Sunday, July 9, 2023

Compound or Isolation -- and Isometric

More often than not when watching videos or reading articles advising on maintaining and preventing muscle loss with age is to favor compound over isolation exercises.

Almost every online guru will speak volumes on the merits of compound exercises like squats, pullups and pushups. Emphasizing how multiple joints are facilitating such movements, therefore more useful.

After awhile it causes me to pause and evaluate if it makes the best sense...

I would say it depends on our starting point and goals. My journey has evolved quite a fair bit even over this short span of ~1.5 year journey. Now in my 50s it is a balance of maintaining and maybe slightly gaining  muscle mass while still possible. 

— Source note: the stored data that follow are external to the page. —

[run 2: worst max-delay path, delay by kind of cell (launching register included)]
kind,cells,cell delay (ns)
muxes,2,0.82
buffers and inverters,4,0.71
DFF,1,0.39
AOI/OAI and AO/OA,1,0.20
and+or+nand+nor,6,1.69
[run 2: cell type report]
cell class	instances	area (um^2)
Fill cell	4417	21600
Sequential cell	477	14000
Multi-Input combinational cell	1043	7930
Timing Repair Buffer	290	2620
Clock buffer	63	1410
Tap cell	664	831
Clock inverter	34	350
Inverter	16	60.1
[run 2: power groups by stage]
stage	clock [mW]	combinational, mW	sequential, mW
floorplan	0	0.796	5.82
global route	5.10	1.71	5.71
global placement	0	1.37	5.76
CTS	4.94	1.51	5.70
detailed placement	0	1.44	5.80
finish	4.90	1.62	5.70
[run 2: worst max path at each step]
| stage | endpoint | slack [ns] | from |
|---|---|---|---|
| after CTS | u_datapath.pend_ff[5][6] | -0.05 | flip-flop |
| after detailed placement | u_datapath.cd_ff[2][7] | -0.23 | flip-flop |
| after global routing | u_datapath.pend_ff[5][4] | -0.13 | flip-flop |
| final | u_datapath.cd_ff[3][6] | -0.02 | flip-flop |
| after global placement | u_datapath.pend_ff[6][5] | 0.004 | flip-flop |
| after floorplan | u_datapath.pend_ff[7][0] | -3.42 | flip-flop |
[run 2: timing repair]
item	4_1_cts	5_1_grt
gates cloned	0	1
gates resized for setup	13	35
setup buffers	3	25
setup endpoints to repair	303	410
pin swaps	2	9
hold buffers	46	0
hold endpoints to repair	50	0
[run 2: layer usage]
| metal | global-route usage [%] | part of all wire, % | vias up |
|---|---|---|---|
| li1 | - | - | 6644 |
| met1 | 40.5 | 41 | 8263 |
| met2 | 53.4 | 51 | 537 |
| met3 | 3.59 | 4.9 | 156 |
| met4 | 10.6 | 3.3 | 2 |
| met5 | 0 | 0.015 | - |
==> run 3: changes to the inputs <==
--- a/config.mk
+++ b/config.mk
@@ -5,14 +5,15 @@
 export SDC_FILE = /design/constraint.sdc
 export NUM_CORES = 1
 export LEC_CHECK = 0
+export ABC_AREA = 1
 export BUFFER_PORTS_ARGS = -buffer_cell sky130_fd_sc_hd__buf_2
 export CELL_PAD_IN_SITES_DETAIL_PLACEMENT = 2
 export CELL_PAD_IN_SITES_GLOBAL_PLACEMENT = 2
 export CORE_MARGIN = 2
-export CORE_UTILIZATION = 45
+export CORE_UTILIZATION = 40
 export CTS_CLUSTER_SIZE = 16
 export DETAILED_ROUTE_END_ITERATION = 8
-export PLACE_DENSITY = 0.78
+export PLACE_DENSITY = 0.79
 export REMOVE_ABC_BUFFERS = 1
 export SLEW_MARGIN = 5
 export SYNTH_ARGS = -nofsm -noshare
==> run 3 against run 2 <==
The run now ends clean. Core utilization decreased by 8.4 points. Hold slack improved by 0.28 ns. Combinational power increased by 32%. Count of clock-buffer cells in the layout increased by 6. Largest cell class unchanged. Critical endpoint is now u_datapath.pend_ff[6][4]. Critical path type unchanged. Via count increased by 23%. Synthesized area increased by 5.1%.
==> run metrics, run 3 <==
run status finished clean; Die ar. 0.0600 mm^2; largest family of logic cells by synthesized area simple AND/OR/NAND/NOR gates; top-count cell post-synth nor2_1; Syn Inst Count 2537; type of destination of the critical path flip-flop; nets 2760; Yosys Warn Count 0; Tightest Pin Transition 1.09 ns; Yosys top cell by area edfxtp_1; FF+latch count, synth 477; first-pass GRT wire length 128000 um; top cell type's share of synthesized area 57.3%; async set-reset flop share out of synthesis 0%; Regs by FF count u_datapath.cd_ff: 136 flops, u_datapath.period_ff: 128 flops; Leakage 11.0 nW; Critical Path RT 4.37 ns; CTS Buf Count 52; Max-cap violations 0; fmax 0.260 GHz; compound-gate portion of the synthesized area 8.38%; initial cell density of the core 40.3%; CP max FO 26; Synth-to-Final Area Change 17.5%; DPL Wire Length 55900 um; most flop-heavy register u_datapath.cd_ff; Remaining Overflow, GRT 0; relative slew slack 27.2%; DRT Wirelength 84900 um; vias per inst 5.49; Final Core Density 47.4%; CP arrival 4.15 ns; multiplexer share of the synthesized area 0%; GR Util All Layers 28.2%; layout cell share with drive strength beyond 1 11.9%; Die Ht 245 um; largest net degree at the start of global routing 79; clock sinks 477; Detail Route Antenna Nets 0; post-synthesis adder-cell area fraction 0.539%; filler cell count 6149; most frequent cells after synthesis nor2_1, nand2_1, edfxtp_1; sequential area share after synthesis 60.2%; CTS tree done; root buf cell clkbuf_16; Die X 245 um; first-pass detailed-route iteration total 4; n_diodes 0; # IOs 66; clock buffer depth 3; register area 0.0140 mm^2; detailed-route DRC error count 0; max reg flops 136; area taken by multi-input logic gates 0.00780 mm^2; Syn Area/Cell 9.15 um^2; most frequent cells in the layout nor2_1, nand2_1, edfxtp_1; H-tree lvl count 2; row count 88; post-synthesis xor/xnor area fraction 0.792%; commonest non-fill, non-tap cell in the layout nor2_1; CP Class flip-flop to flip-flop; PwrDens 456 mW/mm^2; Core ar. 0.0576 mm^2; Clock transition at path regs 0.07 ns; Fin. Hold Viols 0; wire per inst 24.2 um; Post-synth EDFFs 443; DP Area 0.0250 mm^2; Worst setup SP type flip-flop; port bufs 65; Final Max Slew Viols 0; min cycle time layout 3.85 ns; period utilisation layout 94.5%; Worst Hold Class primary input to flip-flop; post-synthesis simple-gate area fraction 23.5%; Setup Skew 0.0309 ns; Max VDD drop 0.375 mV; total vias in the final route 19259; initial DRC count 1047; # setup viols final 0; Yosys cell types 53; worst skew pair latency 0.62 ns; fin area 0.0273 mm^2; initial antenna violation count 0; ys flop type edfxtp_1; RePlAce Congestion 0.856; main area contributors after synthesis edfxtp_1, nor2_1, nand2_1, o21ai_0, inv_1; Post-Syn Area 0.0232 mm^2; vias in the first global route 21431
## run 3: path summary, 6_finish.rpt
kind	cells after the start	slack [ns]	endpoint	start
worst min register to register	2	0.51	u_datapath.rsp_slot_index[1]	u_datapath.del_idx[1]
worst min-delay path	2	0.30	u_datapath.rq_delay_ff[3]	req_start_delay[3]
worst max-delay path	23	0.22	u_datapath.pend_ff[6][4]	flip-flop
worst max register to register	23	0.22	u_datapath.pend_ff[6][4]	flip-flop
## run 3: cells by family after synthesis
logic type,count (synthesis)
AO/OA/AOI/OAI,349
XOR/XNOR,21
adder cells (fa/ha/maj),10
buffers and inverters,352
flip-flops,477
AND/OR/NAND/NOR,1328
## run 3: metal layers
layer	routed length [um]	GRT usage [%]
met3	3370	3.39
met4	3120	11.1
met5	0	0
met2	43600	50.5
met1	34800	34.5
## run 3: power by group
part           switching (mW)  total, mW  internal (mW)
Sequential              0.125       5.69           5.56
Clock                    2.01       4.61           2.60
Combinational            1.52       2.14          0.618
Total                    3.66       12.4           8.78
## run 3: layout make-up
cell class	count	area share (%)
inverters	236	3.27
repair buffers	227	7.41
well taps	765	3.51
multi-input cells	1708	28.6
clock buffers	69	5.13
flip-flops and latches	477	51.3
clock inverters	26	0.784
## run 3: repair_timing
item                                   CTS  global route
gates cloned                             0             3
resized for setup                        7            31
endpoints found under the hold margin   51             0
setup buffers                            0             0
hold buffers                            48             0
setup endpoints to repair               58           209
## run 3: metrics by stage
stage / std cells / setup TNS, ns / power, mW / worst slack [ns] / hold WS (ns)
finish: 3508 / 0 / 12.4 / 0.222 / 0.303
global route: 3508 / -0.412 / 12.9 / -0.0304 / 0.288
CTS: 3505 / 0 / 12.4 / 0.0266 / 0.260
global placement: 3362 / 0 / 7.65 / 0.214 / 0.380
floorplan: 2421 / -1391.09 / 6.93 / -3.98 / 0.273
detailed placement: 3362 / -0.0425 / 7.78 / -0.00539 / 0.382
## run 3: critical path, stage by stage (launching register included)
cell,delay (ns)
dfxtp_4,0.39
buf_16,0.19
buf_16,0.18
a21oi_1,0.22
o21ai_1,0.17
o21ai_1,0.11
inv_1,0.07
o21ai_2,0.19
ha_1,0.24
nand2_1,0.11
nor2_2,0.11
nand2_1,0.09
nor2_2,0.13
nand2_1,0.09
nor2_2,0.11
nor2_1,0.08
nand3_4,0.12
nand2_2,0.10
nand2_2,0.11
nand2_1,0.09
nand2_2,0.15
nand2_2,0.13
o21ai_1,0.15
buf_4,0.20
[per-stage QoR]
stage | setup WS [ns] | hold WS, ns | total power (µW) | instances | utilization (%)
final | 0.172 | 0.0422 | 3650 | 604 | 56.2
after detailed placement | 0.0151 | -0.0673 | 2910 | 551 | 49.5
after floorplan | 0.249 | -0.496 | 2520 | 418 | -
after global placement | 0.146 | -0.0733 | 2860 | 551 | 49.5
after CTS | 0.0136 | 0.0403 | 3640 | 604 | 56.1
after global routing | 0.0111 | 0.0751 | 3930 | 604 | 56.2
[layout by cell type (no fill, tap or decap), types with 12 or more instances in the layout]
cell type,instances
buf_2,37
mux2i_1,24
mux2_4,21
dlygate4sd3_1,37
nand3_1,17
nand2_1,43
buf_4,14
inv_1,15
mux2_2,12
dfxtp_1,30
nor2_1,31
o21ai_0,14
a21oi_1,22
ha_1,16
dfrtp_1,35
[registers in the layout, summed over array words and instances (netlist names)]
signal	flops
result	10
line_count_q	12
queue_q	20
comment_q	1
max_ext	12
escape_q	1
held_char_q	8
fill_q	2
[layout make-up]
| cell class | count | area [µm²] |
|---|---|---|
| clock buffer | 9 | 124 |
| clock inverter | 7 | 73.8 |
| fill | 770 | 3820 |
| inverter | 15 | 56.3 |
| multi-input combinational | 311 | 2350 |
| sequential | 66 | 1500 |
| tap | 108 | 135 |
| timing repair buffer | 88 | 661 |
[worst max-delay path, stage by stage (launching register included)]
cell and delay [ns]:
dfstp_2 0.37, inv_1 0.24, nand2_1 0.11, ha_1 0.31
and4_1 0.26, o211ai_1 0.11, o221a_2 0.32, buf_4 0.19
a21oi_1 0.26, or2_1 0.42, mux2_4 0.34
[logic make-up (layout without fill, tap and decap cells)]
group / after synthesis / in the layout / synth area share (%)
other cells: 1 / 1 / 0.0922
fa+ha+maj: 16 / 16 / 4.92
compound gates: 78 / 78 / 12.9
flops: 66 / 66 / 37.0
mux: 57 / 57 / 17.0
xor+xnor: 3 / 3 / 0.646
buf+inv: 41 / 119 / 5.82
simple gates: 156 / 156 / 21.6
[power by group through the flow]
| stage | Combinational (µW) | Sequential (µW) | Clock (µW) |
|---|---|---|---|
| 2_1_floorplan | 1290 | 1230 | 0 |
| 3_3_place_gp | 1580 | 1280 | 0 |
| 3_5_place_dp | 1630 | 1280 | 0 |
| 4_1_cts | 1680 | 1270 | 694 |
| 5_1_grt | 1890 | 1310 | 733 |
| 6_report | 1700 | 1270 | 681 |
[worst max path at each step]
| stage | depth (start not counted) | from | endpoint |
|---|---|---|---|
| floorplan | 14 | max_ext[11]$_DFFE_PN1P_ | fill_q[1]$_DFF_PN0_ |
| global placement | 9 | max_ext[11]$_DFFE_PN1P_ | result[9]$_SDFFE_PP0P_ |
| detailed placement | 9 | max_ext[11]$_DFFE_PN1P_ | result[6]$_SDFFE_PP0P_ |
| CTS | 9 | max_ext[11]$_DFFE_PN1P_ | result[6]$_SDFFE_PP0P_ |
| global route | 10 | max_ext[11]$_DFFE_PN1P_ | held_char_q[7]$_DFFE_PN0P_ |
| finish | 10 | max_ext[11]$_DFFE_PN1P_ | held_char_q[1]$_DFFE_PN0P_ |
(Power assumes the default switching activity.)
File: src/fbtdm_pkg.sv
// ----------------------------------------------------------------------------
// fbtdm_pkg
// Shared types, codes and helpers for the framebuffer tile dirty map.
// ----------------------------------------------------------------------------
package fbtdm_pkg;

   localparam int TILE_SIZE_DEFAULT  = 16;
   localparam int MAX_WIDTH_DEFAULT  = 128;
   localparam int MAX_HEIGHT_DEFAULT = 128;

   localparam int MAP_SIDE    = 8;
   localparam int PIXEL_W     = 32;
   localparam int REQ_TDATA_W = 48;
   localparam int RSP_TDATA_W = 16;
   localparam int CSR_ADDR_W  = 2;
   localparam int CSR_DATA_W  = 8;

   localparam logic [7:0] RST_FRAME_WIDTH  = 8'd128;
   localparam logic [7:0] RST_FRAME_HEIGHT = 8'd128;
   localparam logic [2:0] RST_PIXEL_BYTES  = 3'd4;
   localparam logic       RST_ALWAYS_FORCE = 1'b0;

   typedef enum logic [1:0] {
      OP_COMPARE = 2'd0,
      OP_CLEAN   = 2'd1,
      OP_QUERY   = 2'd2,
      OP_RESET   = 2'd3
   } op_type;

   typedef enum logic [CSR_ADDR_W-1:0] {
      CSR_FRAME_WIDTH  = 2'd0,
      CSR_FRAME_HEIGHT = 2'd1,
      CSR_PIXEL_BYTES  = 2'd2,
      CSR_ALWAYS_FORCE = 2'd3
   } csr_index_type;

   typedef struct packed {
      logic load_item;
      logic rd_en;
      logic commit;
      logic clear_init;
      logic clear_step;
   } dp_cmd_type;

   typedef struct packed {
      logic in_reset;
      logic clear_last;
      logic rsp_free;
   } dp_sts_type;

   // frame size register limited to the largest frame
   function automatic logic [7:0] sat8(logic [7:0] value, int limit);
      logic [7:0] res;
      res = (int'(value) > limit) ? 8'(limit) : value;
      return res;
   endfunction

   // one bit per tile column (or row) whose first pixel lies inside the limit
   function automatic logic [MAP_SIDE-1:0] tiles_in_use(logic [7:0] limit, int tile_size);
      logic [MAP_SIDE-1:0] res;
      for (int i = 0; i < MAP_SIDE; i++) begin
         res[i] = (i * tile_size) < int'(limit);
      end
      return res;
   endfunction

   function automatic logic [3:0] count8(logic [MAP_SIDE-1:0] bits);
      logic [3:0] res;
      res = '0;
      for (int i = 0; i < MAP_SIDE; i++) begin
         res = res + 4'(bits[i]);
      end
      return res;
   endfunction

endpackage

But the key focus would be increasing muscular endurance/ strength while not getting overly stiff in the process. That is having a certain level of various joint mobility/ flexibility. The other things attached to the equation will be to further improve overall stability and cardio. All of these is part of the reason I chose calisthenics over bodybuilding type of activities for resistance training.

Currently, body weight exercises (including weighted calisthenics) is about 85% while heaving dumbbells take up the remainder- which mostly consists of curls and dumbbell press.

Ok, in short I just want to have everything. Hence the word "Balance"

Secondly, even if two person has all these same goals/ targets, the way each one takes their approach would be markedly different.


Intensity and volume makes a big difference both good and bad. At my kind of volume, with repetitive explosive movements and bad forms-- strain injuries will soon follow. Something I have learned the hard way by getting medial epicondylitis (Golfer's Elbow) and various shoulder pains. This was the reason that got me re-evaluating my form for every exercise done these days while injecting in loads of mobility and flexibility training daily.


Pullups and Chinups are default go-to for building overall upper body strength especially the back. However if you have been doing these pull exercises like me, surely you can't miss how much they work other parts like biceps as well. 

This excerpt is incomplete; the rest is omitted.